When we were first married over 31 years ago, keeping track of our personal finances was very simple. One bank account, two people, one income and relatively few expenditures; our financial life fit easily on a single ledger sheet. Unfortunately, those days are long gone. Three children, three decades, and three moves later things are much more complicated. We have bank accounts in four states, ongoing expenses in three states, and a single ledger sheet will no longer suffice. Sometime in the mid1990s I learned how to use a spreadsheet and since then, I have used them as my main accounting tool. A spreadsheet works great as a check book ledger, but it is not so great when trying to tally up accounts at the end of year and come up with all the numbers needed for taxes.

For several years organizing our personal finance tracking has been an ongoing goal. I still use the spreadsheet as a check ledger, but I have been sporadically using Quicken also. Last February I actually finished inputting all of 2008’s numbers, which made filing 2008’s Income Tax a relative breeze. I resolved to keep Quicken current, working a little bit on a daily basis as needed, a resolve that fizzled sometime in mid-May. Here it is the end of 2009 and I am now faced with the prospect of several days devoted exclusively to inputting data to get Quicken up-to-date, a prospect that fills me with dread and one on which I am sure I will hone my procrastinate skills. There is nothing more tiresome than inputting financials that are months old. You would think I would remember the pain during the year when it would be so much easier to input the data on a daily basis, fifteen minutes a day! I bet you can guess what one of my 2011 New Year’s Resolutions will be!

I suppose I might find it easier to keep Quicken current if I relied solely upon it for my day-to-day financial status information, rather than continuing to keep and rely upon the spreadsheet ledgers. As it is, I am duplicating efforts and I realize this, but I have used the spreadsheets for so long that I find them much more reliable and informative on a day-to-day basis than Quicken. I’m a creature of habit, I admit. Perhaps my 2011 Resolution should be to use Quicken on a daily basis and abandon the use of the spreadsheets?

One area that I have done fairly well in keeping on top of is my Financial Diary.

I began creating this diary in January 2009 and it has been so useful these past two years, especially when we moved and needed to close some accounts and open others.
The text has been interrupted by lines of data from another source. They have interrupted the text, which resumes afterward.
==> config.mk <==
export PLATFORM = sky130hd
export DESIGN_NAME = freq_meter_flat
export DESIGN_NICKNAME = d
export VERILOG_FILES = /design/src/rtl/freq_meter_pkg.sv /design/src/rtl/freq_meter_if.sv /design/src/rtl/freq_meter_sync_edge_detect.sv /design/src/rtl/freq_meter.sv /design/src/flat_wrapper.sv
export SDC_FILE = /design/constraint.sdc
export NUM_CORES = 1
export LEC_CHECK = 0
export BUFFER_PORTS_ARGS = -buffer_cell sky130_fd_sc_hd__buf_2
export CAP_MARGIN = 10
export CELL_PAD_IN_SITES_DETAIL_PLACEMENT = 0
export CELL_PAD_IN_SITES_GLOBAL_PLACEMENT = 1
export CORE_ASPECT_RATIO = 1.25
export CORE_MARGIN = 3
export CORE_UTILIZATION = 35
export CTS_BUF_LIST = sky130_fd_sc_hd__clkbuf_16
export DETAILED_ROUTE_END_ITERATION = 10
export PLACE_DENSITY_LB_ADDON = 0.25
export SLEW_MARGIN = 20
export SYNTH_ARGS = -nofsm -noshare
export SYNTH_HDL_FRONTEND = slang
export SYNTH_SLANG_ARGS = --single-unit
==> constraint.sdc <==
create_clock -name CLK100MHZ -period 2.5 [get_ports CLK100MHZ]
set_input_delay 0.5 -clock CLK100MHZ [delete_from_list [all_inputs] [get_ports CLK100MHZ]]
set_output_delay 0.5 -clock CLK100MHZ [all_outputs]
set_load 0.02 [all_outputs]
==> src/rtl/freq_meter_pkg.sv <==
// Shared types and constants for the gated frequency meter.
package freq_meter_pkg;

  typedef enum logic [1:0] {
    IDLE,
    SETTLE,
    MEASURE
  } state_t;

  localparam int unsigned SETTLE_CYCLES = 3;
  localparam int unsigned SYS_CLK_HZ    = 100_000_000;

endpackage

==> src/rtl/freq_meter_if.sv <==
// Control/result bundle of freq_meter. FREQ_METER_DUTY_EN adds high_count.
interface freq_meter_if #(
  parameter int unsigned CNT_W = 27
);

  logic             enable;
  logic             sig_in;
  logic [CNT_W-1:0] freq_count;
  logic             valid;
  logic             overflow;
  logic             busy;
`ifdef FREQ_METER_DUTY_EN
  logic [CNT_W-1:0] high_count;

  modport master (
    output enable, sig_in,
    input  freq_count, valid, overflow, busy, high_count
  );

  modport slave (
    input  enable, sig_in,
    output freq_count, valid, overflow, busy, high_count
  );
`else
  modport master (
    output enable, sig_in,
    input  freq_count, valid, overflow, busy
  );

  modport slave (
    input  enable, sig_in,
    output freq_count, valid, overflow, busy
  );
`endif

endinterface

==> src/rtl/freq_meter_sync_edge_detect.sv <==
// Two-flop synchronizer plus a third flop for rising-edge detection.
module sync_edge_detect (
  input  logic CLK100MHZ,
  input  logic CPU_RESETN,
  input  logic async_in,
  output logic sync_out,
  output logic rise_pulse
);

  logic s1, s2, s3;

  always_ff @(posedge CLK100MHZ or negedge CPU_RESETN) begin
    if (!CPU_RESETN) begin
      s1 <= 1'b0;
      s2 <= 1'b0;
      s3 <= 1'b0;
    end else begin
      s1 <= async_in;
      s2 <= s1;
      s3 <= s2;
    end
  end

  assign sync_out   = s2;
  assign rise_pulse = s2 & ~s3;

endmodule

==> src/rtl/freq_meter.sv <==
// Gated frequency counter: rising edges of sig_in over GATE_CYCLES clocks.
// Optional FREQ_METER_DUTY_EN also counts synchronized-high cycles per window.
module freq_meter
  import freq_meter_pkg::*;
#(
  parameter int unsigned GATE_CYCLES = 100_000_000,
  parameter int unsigned CNT_W       = 27
) (
  input  logic          CLK100MHZ,
  input  logic          CPU_RESETN,
  freq_meter_if.slave   bus
);

  localparam int unsigned      GW          = $clog2(GATE_CYCLES);
  localparam logic [GW-1:0]    GATE_LAST   = GW'(GATE_CYCLES - 1);
  localparam logic [1:0]       SETTLE_LAST = 2'(SETTLE_CYCLES - 1);

  state_t           state;
  logic [1:0]       settle_cnt;
  logic [GW-1:0]    gate_cnt;
  logic [CNT_W-1:0] edge_cnt, edge_next;
  logic             sat, sat_next, edge_at_max;
  logic [CNT_W-1:0] freq_q;
  logic             overflow_q, valid_q, busy_q;
  logic             sig_rise;

`ifdef FREQ_METER_DUTY_EN
  logic             sig_sync;
  logic [CNT_W-1:0] hi_cnt, hi_next, high_q;
`else
  logic             sync_unused;
`endif

  sync_edge_detect u_sync (
    .CLK100MHZ  (CLK100MHZ),
    .CPU_RESETN (CPU_RESETN),
    .async_in   (bus.sig_in),
`ifdef FREQ_METER_DUTY_EN
    .sync_out   (sig_sync),
`else
    .sync_out   (sync_unused),
`endif
    .rise_pulse (sig_rise)
  );

  // Next-count values include the current cycle's edge, so the final window
  // cycle is folded into the published result.
  always_comb begin
    edge_at_max = &edge_cnt;
    edge_next   = edge_at_max ? edge_cnt : edge_cnt + CNT_W'(sig_rise);
    sat_next    = sat | (edge_at_max & sig_rise);
`ifdef FREQ_METER_DUTY_EN
    hi_next     = (&hi_cnt) ? hi_cnt : hi_cnt + CNT_W'(sig_sync);
`endif
  end

  always_ff @(posedge CLK100MHZ or negedge CPU_RESETN) begin
    if (!CPU_RESETN) begin
      state      <= IDLE;
      settle_cnt <= '0;
      gate_cnt   <= '0;
      edge_cnt   <= '0;
      sat        <= 1'b0;
      freq_q     <= '0;
      overflow_q <= 1'b0;
      valid_q    <= 1'b0;
      busy_q     <= 1'b0;
`ifdef FREQ_METER_DUTY_EN
      hi_cnt     <= '0;
      high_q     <= '0;
`endif
    end else begin
      valid_q <= 1'b0;
      unique case (state)
        IDLE: begin
          if (bus.enable) begin
            state      <= SETTLE;
            settle_cnt <= '0;
            busy_q     <= 1'b1;
          end
        end
        SETTLE: begin
          if (!bus.enable) begin
            state  <= IDLE;
            busy_q <= 1'b0;
          end else if (settle_cnt == SETTLE_LAST) begin
            state    <= MEASURE;
            gate_cnt <= '0;
            edge_cnt <= '0;
            sat      <= 1'b0;
`ifdef FREQ_METER_DUTY_EN
            hi_cnt   <= '0;
`endif
          end else begin
            settle_cnt <= settle_cnt + 2'd1;
          end
        end
        MEASURE: begin
          if (gate_cnt == GATE_LAST) begin
            // Publish and restart in one cycle; the valid cycle is gate 0
            // of the next window.
            freq_q     <= edge_next;
            overflow_q <= sat_next;
            valid_q    <= 1'b1;
            gate_cnt   <= '0;
            edge_cnt   <= '0;
            sat        <= 1'b0;
`ifdef FREQ_METER_DUTY_EN
            high_q     <= hi_next;
            hi_cnt     <= '0;
`endif
            if (!bus.enable) begin
              state  <= IDLE;
              busy_q <= 1'b0;
            end
          end else if (!bus.enable) begin
            state  <= IDLE;
            busy_q <= 1'b0;
          end else begin
            gate_cnt <= gate_cnt + GW'(1);
            edge_cnt <= edge_next;
            sat      <= sat_next;
`ifdef FREQ_METER_DUTY_EN
            hi_cnt   <= hi_next;
`endif
          end
        end
        default: begin
          state  <= IDLE;
          busy_q <= 1'b0;
        end
      endcase
    end
  end

  assign bus.freq_count = freq_q;
  assign bus.overflow   = overflow_q;
  assign bus.valid      = valid_q;
  assign bus.busy       = busy_q;
`ifdef FREQ_METER_DUTY_EN
  assign bus.high_count = high_q;
`endif

endmodule

==> src/flat_wrapper.sv <==
// flat-port wrapper written by rule: the top's interface ports become plain ports
module freq_meter_flat import freq_meter_pkg::*;
#(
  parameter int unsigned GATE_CYCLES = 100_000_000,
  parameter int unsigned CNT_W       = 27
)
  (CLK100MHZ, CPU_RESETN, bus_enable, bus_sig_in, bus_freq_count, bus_valid, bus_overflow, bus_busy);
  freq_meter_if #(.CNT_W(CNT_W)) bus_i ();
  input  logic CLK100MHZ;
  input  logic CPU_RESETN;
  input wire logic [$bits(bus_i.enable)-1:0] bus_enable;
  input wire logic [$bits(bus_i.sig_in)-1:0] bus_sig_in;
  output wire logic [$bits(bus_i.freq_count)-1:0] bus_freq_count;
  output wire logic [$bits(bus_i.valid)-1:0] bus_valid;
  output wire logic [$bits(bus_i.overflow)-1:0] bus_overflow;
  output wire logic [$bits(bus_i.busy)-1:0] bus_busy;
  assign bus_i.enable = bus_enable;
  assign bus_i.sig_in = bus_sig_in;
  assign bus_freq_count = bus_i.freq_count;
  assign bus_valid = bus_i.valid;
  assign bus_overflow = bus_i.overflow;
  assign bus_busy = bus_i.busy;
  freq_meter #(.GATE_CYCLES(GATE_CYCLES), .CNT_W(CNT_W)) u_core (.CLK100MHZ(CLK100MHZ), .CPU_RESETN(CPU_RESETN), .bus(bus_i));
endmodule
Having account numbers, contact information, and all other pertinent account information readily available in one place has been invaluable. For the most part, I have kept this up-to-date on a daily basis, although there are two or three account pages sitting on my desk, waiting for some final clarifications before I add them to the diary.
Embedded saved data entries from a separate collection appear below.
===== config.mk =====
export PLATFORM = sky130hd
export DESIGN_NAME = scroll_ctrl
export DESIGN_NICKNAME = d
export VERILOG_FILES = /design/src/rtl/scroll_pkg.sv /design/src/rtl/btn_debounce.sv /design/src/rtl/scroll_ctrl.sv
export SDC_FILE = /design/constraint.sdc
export NUM_CORES = 1
export LEC_CHECK = 0
export CORE_UTILIZATION = 56
export CTS_BUF_LIST = sky130_fd_sc_hd__clkbuf_16
export DETAILED_ROUTE_END_ITERATION = 10
export GPL_TIMING_DRIVEN = 0
export PLACE_DENSITY_LB_ADDON = 0.05
export REMOVE_ABC_BUFFERS = 1
export SLEW_MARGIN = 5
export SYNTH_ARGS = -nofsm -noshare
export SYNTH_HDL_FRONTEND = slang
export SYNTH_SLANG_ARGS = --single-unit

===== constraint.sdc =====
create_clock -name clk -period 1.46 [get_ports clk]
set_input_delay 0.146 -clock clk [delete_from_list [all_inputs] [get_ports clk]]
set_output_delay 0.146 -clock clk [all_outputs]
set_load 0.02 [all_outputs]

===== src/rtl/scroll_pkg.sv =====
// scroll_pkg: shared default constants for the scroll offset path.
//   DEBOUNCE_CYCLES - clk cycles a new synced button level must persist
//   STEP            - offset increment per accepted press
//   H_ACTIVE        - offset modulus (offset stays in 0..H_ACTIVE-1)
//   OFFSET_W        - offset width
//   PEND_W          - pending-step counter width
//   REPEAT_FRAMES   - frames between auto-repeat steps (SCROLL_REPEAT_EN only)
//   PEND_MAX        - saturation value of the pending counter
package scroll_pkg;

    localparam int DEBOUNCE_CYCLES = 250000;
    localparam int STEP            = 10;
    localparam int H_ACTIVE        = 640;
    localparam int OFFSET_W        = 10;
    localparam int PEND_W          = 3;
    localparam int REPEAT_FRAMES   = 30;

    // Largest value an unsigned counter of width w can hold.
    function automatic int sat_max(input int w);
        return (1 << w) - 1;
    endfunction

    localparam int PEND_MAX = sat_max(PEND_W);

endpackage


===== src/rtl/btn_debounce.sv =====
// btn_debounce: 2-FF synchronizer followed by a hold-time debouncer.
// A new synced level is accepted only after it has persisted for
// DEBOUNCE_CYCLES consecutive clocks; any return to the accepted level
// restarts the count.
// Ports:
//   clk_i        - clock
//   rst_ni       - asynchronous active-low reset
//   button_i     - raw asynchronous button, active-high
//   btn_stable_o - debounced level (registered)
//   press_o      - one-cycle pulse in the first cycle btn_stable_o is 1
module btn_debounce
    import scroll_pkg::*;
#(
    parameter int DEBOUNCE_CYCLES = scroll_pkg::DEBOUNCE_CYCLES
) (
    input  logic clk_i,
    input  logic rst_ni,
    input  logic button_i,
    output logic btn_stable_o,
    output logic press_o
);

    localparam int CNT_W = (DEBOUNCE_CYCLES > 1) ? $clog2(DEBOUNCE_CYCLES) : 1;
    localparam logic [CNT_W-1:0] CNT_LAST = CNT_W'(DEBOUNCE_CYCLES - 1);

    logic [1:0]       sync_q;
    logic             b_s;
    logic             stable_q, stable_d;
    logic             press_q, press_d;
    logic [CNT_W-1:0] cnt_q, cnt_d;

    assign b_s = sync_q[1];

    always_comb begin
        stable_d = stable_q;
        press_d  = 1'b0;
        cnt_d    = cnt_q;
        if (b_s == stable_q) begin
            cnt_d = '0;
        end else if (cnt_q == CNT_LAST) begin
            // Level held long enough: accept it; only the rising side is an event.
            stable_d = b_s;
            press_d  = b_s;
            cnt_d    = '0;
        end else begin
            cnt_d = cnt_q + 1'b1;
        end
    end

    always_ff @(posedge clk_i or negedge rst_ni) begin
        if (!rst_ni) begin
            sync_q   <= '0;
            stable_q <= 1'b0;
            press_q  <= 1'b0;
            cnt_q    <= '0;
        end else begin
            sync_q   <= {sync_q[0], button_i};
            stable_q <= stable_d;
            press_q  <= press_d;
            cnt_q    <= cnt_d;
        end
    end

    assign btn_stable_o = stable_q;
    assign press_o      = press_q;

endmodule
While the Financial Diary has proven its usefulness, enough so that I keep it mostly current, dealing with my desk clutter in an equally successful fashion continues to elude me. I have tried several different methods of organization, some with mixed results, some total disasters. I love the look of a clean, spare desk, but it seems to be beyond my skills to keep it that way. I blame genetics — if I had pictures of my parents’ desks, I’d post them here as a testament to the genetics I am fighting!

Of course, the ever-present long-term financial goals are to save more money and pay down the credit cards. 2010 has been a so-so year on that front. While we’ve not paid the credit cards down much, savings has been accumulated and used for several financial emergencies without adding any to the credit card balances. And our vacation in December was paid solely from savings, as was Christmas. Progress is being made and with any luck, 2011 will continue that progress.